深層融解self‐tormenting

次の瞬間、自分の目を疑った。


鷹嘴先生が無言で、長い足を払って相手の脇腹に強烈な蹴りを入れたのだ。続けて、背後から忍び寄った男には捻りの効いたボディブローを。うわ、あれ痛そう。


えっ、これ何!?どうなってんの!?


既に安全な位置まで私達が春臣に確保されてるのを見届けると、鷹嘴先生は向かってくる男達を次から次へと薙ぎ倒していく。


それはそれは手慣れたもので、鷹嘴先生が並々ならぬ力量の持ち主だと言う事は、目の前に類々と横たわっていく物も言えなくなった男達が物語っている。

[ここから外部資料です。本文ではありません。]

`src/include/fetch_config.svh`:
```
`ifndef FETCH_CONFIG_SVH
`define FETCH_CONFIG_SVH

// first address fetched after reset
`define FETCH_RESET_PC 64'h0000_0000_8000_0000

// number of cache lines, must be a power of two
`define ICACHE_LINES 16

// 64-bit axi beats per line, must be a power of two
`define ICACHE_BEATS 2

// index bits select one line
`define ICACHE_INDEX_W $clog2(`ICACHE_LINES)

// beat bits select one beat inside a line
`define ICACHE_BEAT_W $clog2(`ICACHE_BEATS)

// byte offset inside a line, 8 bytes per beat
`define ICACHE_OFFSET_W (`ICACHE_BEAT_W + 3)

// whatever is left of the 64-bit address becomes the tag
`define ICACHE_TAG_W (64 - `ICACHE_INDEX_W - `ICACHE_OFFSET_W)

`endif

```
`src/verilog/fetch_pkg.sv`:
```
`include "fetch_config.svh"

package fetch_pkg;

   // byte address as seen by fetch and decode
   typedef logic [63:0] addr_t;

   // one rv64 instruction word, no compressed forms
   typedef logic [31:0] inst_t;

   // one axi read beat
   // holds two instructions, the lower address in the low half
   typedef logic [63:0] beat_t;

   // address bits above index and offset
   typedef logic [`ICACHE_TAG_W-1:0] tag_t;

   // refill fsm of the instruction cache
   // idle    waits for a miss
   // request holds arvalid until arready
   // refill  takes beats until rlast
   typedef enum logic [1:0] {
      idle,
      request,
      refill
   } icache_state_t;

endpackage

```
`src/verilog/branch_predictor.sv`:
```
module branch_predictor import fetch_pkg::*; (
   input  addr_t pc,
   input  inst_t inst,
   input  logic  hit,
   output logic  taken,
   output addr_t target
);

   // rv64 major opcodes that have a pc relative target
   localparam logic [6:0] op_jal    = 7'b1101111;
   localparam logic [6:0] op_branch = 7'b1100011;

   logic  is_jal;
   logic  is_branch;
   addr_t imm_j;
   addr_t imm_b;

   // only decode a word that really came out of the cache
   assign is_jal    = hit && (inst[6:0] == op_jal);
   assign is_branch = hit && (inst[6:0] == op_branch);

   // j-type immediate, 21 bits sign extended
   assign imm_j = {{43{inst[31]}},
                   inst[31],
                   inst[19:12],
                   inst[20],
                   inst[30:21],
                   1'b0};

   // b-type immediate, 13 bits sign extended
   assign imm_b = {{51{inst[31]}},
                   inst[31],
                   inst[7],
                   inst[30:25],
                   inst[11:8],
                   1'b0};

   // static rule
   // jal always jumps
   // backward branches (negative offset) are taken, forward ones fall through
   // jalr is not predicted since its target needs a register
   assign taken = is_jal || (is_branch && inst[31]);

   // the adder runs for both cases, taken decides if pc_gen uses it
   assign target = pc + (is_jal ? imm_j : imm_b);

endmodule

```
`src/verilog/pc_gen.sv`:
```
`include "fetch_config.svh"

module pc_gen import fetch_pkg::*; (
   input  logic  clk,
   input  logic  rst,
   input  logic  advance,
   input  logic  redirect,
   input  addr_t redirect_pc,
   input  logic  taken,
   input  addr_t target,
   output addr_t pc
);

   addr_t pc_seq;
   addr_t pc_next;

   // sequential successor, only 32-bit instructions
   assign pc_seq = pc + 64'd4;

   // next pc by priority
   // a redirect from a later stage beats everything
   // then a transfer to decode, which follows the predictor
   // otherwise the pc holds, covering misses and back-pressure
   always_comb begin
      pc_next = pc;
      if (redirect) begin
         pc_next = redirect_pc;
      end else if (advance) begin
         if (taken) begin
            pc_next = target;
         end else begin
            pc_next = pc_seq;
         end
      end
   end

   // pc register, starts at the reset vector
   always_ff @(posedge clk) begin
      if (rst) begin
         pc <= `FETCH_RESET_PC;
      end else begin
         pc <= pc_next;
      end
   end

   // the load moves at the same edge as the transfer
   // so decode sees the new pc right in the next cycle

endmodule

```
`src/verilog/icache.sv`:
```
`include "fetch_config.svh"

module icache import fetch_pkg::*; (
   input  logic        clk,
   input  logic        rst,

   // lookup from pc_gen
   input  addr_t       pc,
   output logic        hit,
   output inst_t       inst,

   // store snoop
   input  logic        inv_en,
   input  addr_t       inv_addr,

   // axi read channel towards memory
   output logic [31:0] araddr,
   output logic [7:0]  arlen,
   output logic [2:0]  arsize,
   output logic [1:0]  arburst,
   output logic        arvalid,
   input  logic        arready,
   input  beat_t       rdata,
   input  logic [1:0]  rresp,
   input  logic        rlast,
   input  logic        rvalid,
   output logic        rready
);

   localparam int lines    = `ICACHE_LINES;
   localparam int beats    = `ICACHE_BEATS;
   localparam int index_w  = `ICACHE_INDEX_W;
   localparam int beat_w   = `ICACHE_BEAT_W;
   localparam int offset_w = `ICACHE_OFFSET_W;
   localparam int tag_w    = `ICACHE_TAG_W;

   // tag, data and valid arrays
   tag_t  tag_q [lines];
   beat_t data_q [lines][beats];
   logic [lines-1:0] valid_q;

   icache_state_t state;

   // line aligned address of the refill in flight
   logic [31:0] araddr_q;
   logic [beat_w-1:0] beat_cnt;
   // a snoop hit the line while it was being refilled
   logic inv_pending;

   logic [index_w-1:0] pc_index;
   logic [beat_w-1:0]  pc_beat;
   tag_t               pc_tag;
   logic [index_w-1:0] inv_index;
   logic [index_w-1:0] refill_index;
   logic               miss_start;
   logic               beat_take;
   beat_t              rd_beat;

   // split the fetch address
   assign pc_index = pc[offset_w +: index_w];
   assign pc_beat  = pc[3 +: beat_w];
   assign pc_tag   = pc[63 -: tag_w];

   assign inv_index    = inv_addr[offset_w +: index_w];
   assign refill_index = araddr_q[offset_w +: index_w];

   // lookup is fully combinational
   assign hit     = valid_q[pc_index] && (tag_q[pc_index] == pc_tag);
   assign rd_beat = data_q[pc_index][pc_beat];
   // bit 2 picks the instruction inside the 8-byte beat
   assign inst    = pc[2] ? rd_beat[63:32] : rd_beat[31:0];

   // a miss is only acted on when no refill is busy
   assign miss_start = (state == idle) && !hit;
   // rready is high for the whole refill, so rvalid alone takes a beat
   assign beat_take  = (state == refill) && rvalid;

   // fixed burst shape, one whole line in 8-byte beats
   assign araddr  = araddr_q;
   assign arlen   = 8'(beats - 1);
   assign arsize  = 3'd3;
   assign arburst = 2'b01;
   assign arvalid = (state == request);
   assign rready  = (state == refill);

   // rresp is not looked at, memory is taken as error free

   // refill fsm and valid bits
   always_ff @(posedge clk) begin
      if (rst) begin
         state       <= idle;
         valid_q     <= '0;
         beat_cnt    <= '0;
         inv_pending <= 1'b0;
      end else begin
         case (state)
            idle: begin
               if (!hit) begin
                  // the victim goes invalid at once, its data is about to change
                  state             <= request;
                  valid_q[pc_index] <= 1'b0;
                  inv_pending       <= 1'b0;
               end
            end
            request: begin
               // address and arvalid stay put until the slave accepts
               if (arready) begin
                  state    <= refill;
                  beat_cnt <= '0;
               end
            end
            refill: begin
               if (rvalid) begin
                  beat_cnt <= beat_cnt + 1'b1;
                  if (rlast) begin
                     state                 <= idle;
                     // a snoop seen during the burst keeps the line out
                     valid_q[refill_index] <= !inv_pending;
                  end
               end
            end
            default: begin
               state <= idle;
            end
         endcase

         // remember a snoop to the line under refill
         if ((state != idle) && inv_en && (inv_index == refill_index)) begin
            inv_pending <= 1'b1;
         end

         // snoop comes last so it wins over a fill in the same cycle
         if (inv_en) begin
            valid_q[inv_index] <= 1'b0;
         end
      end
   end

   // tag, refill address and line data
   always_ff @(posedge clk) begin
      if (miss_start) begin
         // tag is written early, the cleared valid bit hides it until the fill
         tag_q[pc_index] <= pc_tag;
         araddr_q        <= {pc[31:offset_w], {offset_w{1'b0}}};
      end
      if (beat_take) begin
         // beats arrive in address order for an incr burst
         data_q[refill_index][beat_cnt] <= rdata;
      end
   end

endmodule

```
`src/verilog/fetch_unit.sv`:
```
module fetch_unit import fetch_pkg::*; (
   input  logic        clk,
   input  logic        rst,

   // towards decode
   output logic        valid,
   input  logic        ready,
   output addr_t       pc,
   output inst_t       inst,

   // from later stages
   input  logic        redirect,
   input  addr_t       redirect_pc,
   input  logic        inv_en,
   input  addr_t       inv_addr,

   // axi read towards memory
   output logic [31:0] araddr,
   output logic [7:0]  arlen,
   output logic [2:0]  arsize,
   output logic [1:0]  arburst,
   output logic        arvalid,
   input  logic        arready,
   input  beat_t       rdata,
   input  logic [1:0]  rresp,
   input  logic        rlast,
   input  logic        rvalid,
   output logic        rready
);

   logic  hit;
   logic  taken;
   logic  advance;
   addr_t target;

   // an instruction is offered as soon as the cache hits
   // a redirect in the same cycle kills it, the pc is stale
   assign valid   = hit && !redirect;
   assign advance = valid && ready;

   pc_gen pc_gen_i (
      .clk         (clk),
      .rst         (rst),
      .advance     (advance),
      .redirect    (redirect),
      .redirect_pc (redirect_pc),
      .taken       (taken),
      .target      (target),
      .pc          (pc)
   );

   branch_predictor branch_predictor_i (
      .pc     (pc),
      .inst   (inst),
      .hit    (hit),
      .taken  (taken),
      .target (target)
   );

   icache icache_i (
      .clk      (clk),
      .rst      (rst),
      .pc       (pc),
      .hit      (hit),
      .inst     (inst),
      .inv_en   (inv_en),
      .inv_addr (inv_addr),
      .araddr   (araddr),
      .arlen    (arlen),
      .arsize   (arsize),
      .arburst  (arburst),
      .arvalid  (arvalid),
      .arready  (arready),
      .rdata    (rdata),
      .rresp    (rresp),
      .rlast    (rlast),
      .rvalid   (rvalid),
      .rready   (rready)
   );

endmodule

```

とうとう最後には、立ってるのが私達と春臣、鷹嘴先生だけになってしまった。




「何でこんなとこに来た、華音?」


低く唸るような春臣の声が、珍しく怒っている事を表している。



えと、何て説明すれば良いんだろ?


「仔猫達が無事だったんだから、それで良いだろ?」

と、鷹嘴先生が取り成してくれた。


「今度からはこういう所で、凱やheavenの名前を出すなよ。こんな面倒事に巻き込まれるから」


めっ、と赤子を叱るように顔をしかめた春臣に、ただひたすら頭を下げて謝るしかなかった。



すっかり暗くなってしまった外に出ると、急に空腹だったのを思い出した訳でありまして。


「何、お前ら腹減ったの?」



呆れたように春臣が言う。

減りましたよ。何せ昼前からあそこに軟禁されていましたのでね。



そこで私は「腹減った」と駄々をこねたんだけど、それにうんざりした春臣の提案で、皆で少し離れた場所にあるファミレスへと立ち寄った。